Imaginons 1 minute que ces brevets soient levés : les usines 🇪🇺 fabriquant de la substance active sont déjà mobilisées à + de 100% de leur capacité. Elles tournent H24 pour fabriquer des milliards de vaccins cette année. Avoir la recette c'est bien, avoir les usines, c'est mieux.
— Agnès Pannier-Runacher (@AgnesRunacher) March 17, 2021
Le 5 mai, le secrétaire d'Etat aux numériques Cédric O moquait aussi la levée des brevets devant les sénateurs, parlant également de «fausse bonne idée» craignant que «les industriels [...] soient désincités d'investir dans la recherche de nouveaux variants».
.@cedric_o sur les vaccins : "Même si tous les brevets étaient en accès libre, il n'y aurait pas de production supplémentaire pour les pays du sud avant fin 2022, compte tenu de la complexité industrielle" #QAGpic.twitter.com/FuDMdu2ixw
— Public Sénat (@publicsenat) May 5, 2021
La tentative de l'exécutif macronien du 6 mai d'expliquer que sa position est identique depuis un an a été sévèrement jugée par les oppositions de gauche. Le chef de file de la France insoumise et candidat à l'Elysée Jean-Luc Mélenchon a par exemple tweeté : «Papa Biden a parlé. Mini Macron s'aligne. Victoire totale pour nous tous qui nous sommes mobilisés dans le monde entier pour les licences libres sur les vaccins.»
Papa #Biden a parlé. Mini #Macron s'aligne.
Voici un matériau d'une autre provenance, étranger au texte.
--- src/rtl/alu_seq_regfile.sv ---
// Register file for the ALU sequencer.
//   clk, rst       clock, synchronous active-high reset (clears all entries)
//   ra1/ra2        read addresses, rd1/rd2 combinational read data
//   we, wa, wd     synchronous write port
module alu_seq_regfile
  import cpu19_pkg::*;
#(
  parameter int NREGS = 4
) (
  input  logic             clk,
  input  logic             rst,
  input  logic [REG_W-1:0] ra1,
  input  logic [REG_W-1:0] ra2,
  output logic [XLEN-1:0]  rd1,
  output logic [XLEN-1:0]  rd2,
  input  logic             we,
  input  logic [REG_W-1:0] wa,
  input  logic [XLEN-1:0]  wd
);

  logic [NREGS-1:0][XLEN-1:0] regs_q;

  always_ff @(posedge clk) begin
    if (rst) begin
      regs_q <= '0;
    end else if (we) begin
      regs_q[wa] <= wd;
    end
  end

  assign rd1 = regs_q[ra1];
  assign rd2 = regs_q[ra2];

endmodule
Victoire totale pour nous tous qui nous sommes mobilisés dans le monde entier pour les licences libres sur les #vaccins.
— Jean-Luc Mélenchon (@JLMelenchon) May 6, 2021
«Hypocrite Emmanuel Macron», a enchaîné son lieutenant Adrien Quatennens sur le réseau social, ajoutant : «Vous vous êtes battu contre cette levée des brevets sur le vaccin pour servir vos amis du fric et des laboratoires pharmaceutiques ! La France a voté contre à l'Organisation mondiale du commerce ! Biden vous inspire ? Parfait : taxez les riches !»
Hypocrite @EmmanuelMacron ! Vous vous êtes battu contre cette levée des #brevets sur le #vaccin pour servir vos amis du fric et des laboratoires pharmaceutiques ! La France a voté CONTRE à l’Organisation Mondiale du Commerce ! #Biden vous inspire ? Parfait : taxez les riches ! https://t.co/MGCmSeP18y
— Adrien Quatennens (@AQuatennens) May 6, 2021
Les changements de positions gouvernementaux ont aussi fait réagir le député européen de Place publique Raphaël Glucksmann qui note que «tous ces dirigeants qui expliquaient que c'était impossible depuis des semaines et deviennent soudainement ultra-pour après l'annonce du président Biden ont une conception pour le moins étrange de la cohérence et un rapport distant à la dignité».